--- Source data Enclosed Below ---

### config.mk
export PLATFORM = sky130hd
export DESIGN_NAME = sar_search
export DESIGN_NICKNAME = d
export VERILOG_FILES = /design/src/rtl/sar_pkg.sv /design/src/rtl/sar_search.sv
export SDC_FILE = /design/constraint.sdc
export NUM_CORES = 1
export LEC_CHECK = 0
export CAP_MARGIN = 0
export CORE_UTILIZATION = 45
export DETAILED_ROUTE_END_ITERATION = 7
export GPL_TIMING_DRIVEN = 0
export PLACE_DENSITY = 0.68
export REMOVE_ABC_BUFFERS = 1
export SETUP_SLACK_MARGIN = 0.2
export SYNTH_ARGS = -nofsm -noshare
export SYNTH_HDL_FRONTEND = slang
export SYNTH_SLANG_ARGS = --single-unit
### constraint.sdc
create_clock -name clk -period 4.75 [get_ports clk]
set_clock_uncertainty 0.1 [all_clocks]
set_input_delay 0.95 -clock clk [delete_from_list [all_inputs] [get_ports clk]]
set_output_delay 0.95 -clock clk [all_outputs]
set_load 0.01 [all_outputs]
<file path="config.mk">
export PLATFORM = sky130hd
export DESIGN_NAME = arp_tx
export DESIGN_NICKNAME = d
export VERILOG_FILES = /design/src/rtl/arp_tx_pkg.sv /design/src/rtl/arp_tx_crc32_d8.sv /design/src/rtl/arp_tx.sv
export SDC_FILE = /design/constraint.sdc
export NUM_CORES = 1
export LEC_CHECK = 0
export CORE_AREA = 5 5 157 159
export CTS_BUF_LIST = sky130_fd_sc_hd__clkbuf_8
export DETAILED_ROUTE_END_ITERATION = 10
export DIE_AREA = 0 0 162 164
export PLACE_DENSITY = 0.53
export SYNTH_ARGS = -nofsm -noshare
export SYNTH_HDL_FRONTEND = slang
export SYNTH_SLANG_ARGS = --single-unit
</file>
<file path="constraint.sdc">
create_clock -name gmii_tx_clk -period 8.9 [get_ports gmii_tx_clk]
set_clock_uncertainty 0.15 [all_clocks]
set_input_delay 0.89 -clock gmii_tx_clk [delete_from_list [all_inputs] [get_ports gmii_tx_clk]]
set_output_delay 0.89 -clock gmii_tx_clk [all_outputs]
set_load 0.02 [all_outputs]
</file>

--- End of Enclosed Source data ---

* Exercise brief
Which lines run from the one holding "export DESIGN_NAME = sar_search" through the one holding "set_input_delay 0.95 -clock" in the records above? Repeat them exactly, both included, and nothing more.

* Solution for this task
export DESIGN_NAME = sar_search
export DESIGN_NICKNAME = d
export VERILOG_FILES = /design/src/rtl/sar_pkg.sv /design/src/rtl/sar_search.sv
export SDC_FILE = /design/constraint.sdc
export NUM_CORES = 1
export LEC_CHECK = 0
export CAP_MARGIN = 0
export CORE_UTILIZATION = 45
export DETAILED_ROUTE_END_ITERATION = 7
export GPL_TIMING_DRIVEN = 0
export PLACE_DENSITY = 0.68
export REMOVE_ABC_BUFFERS = 1
export SETUP_SLACK_MARGIN = 0.2
export SYNTH_ARGS = -nofsm -noshare
export SYNTH_HDL_FRONTEND = slang
export SYNTH_SLANG_ARGS = --single-unit
### constraint.sdc
create_clock -name clk -period 4.75 [get_ports clk]
set_clock_uncertainty 0.1 [all_clocks]
set_input_delay 0.95 -clock clk [delete_from_list [all_inputs] [get_ports clk]]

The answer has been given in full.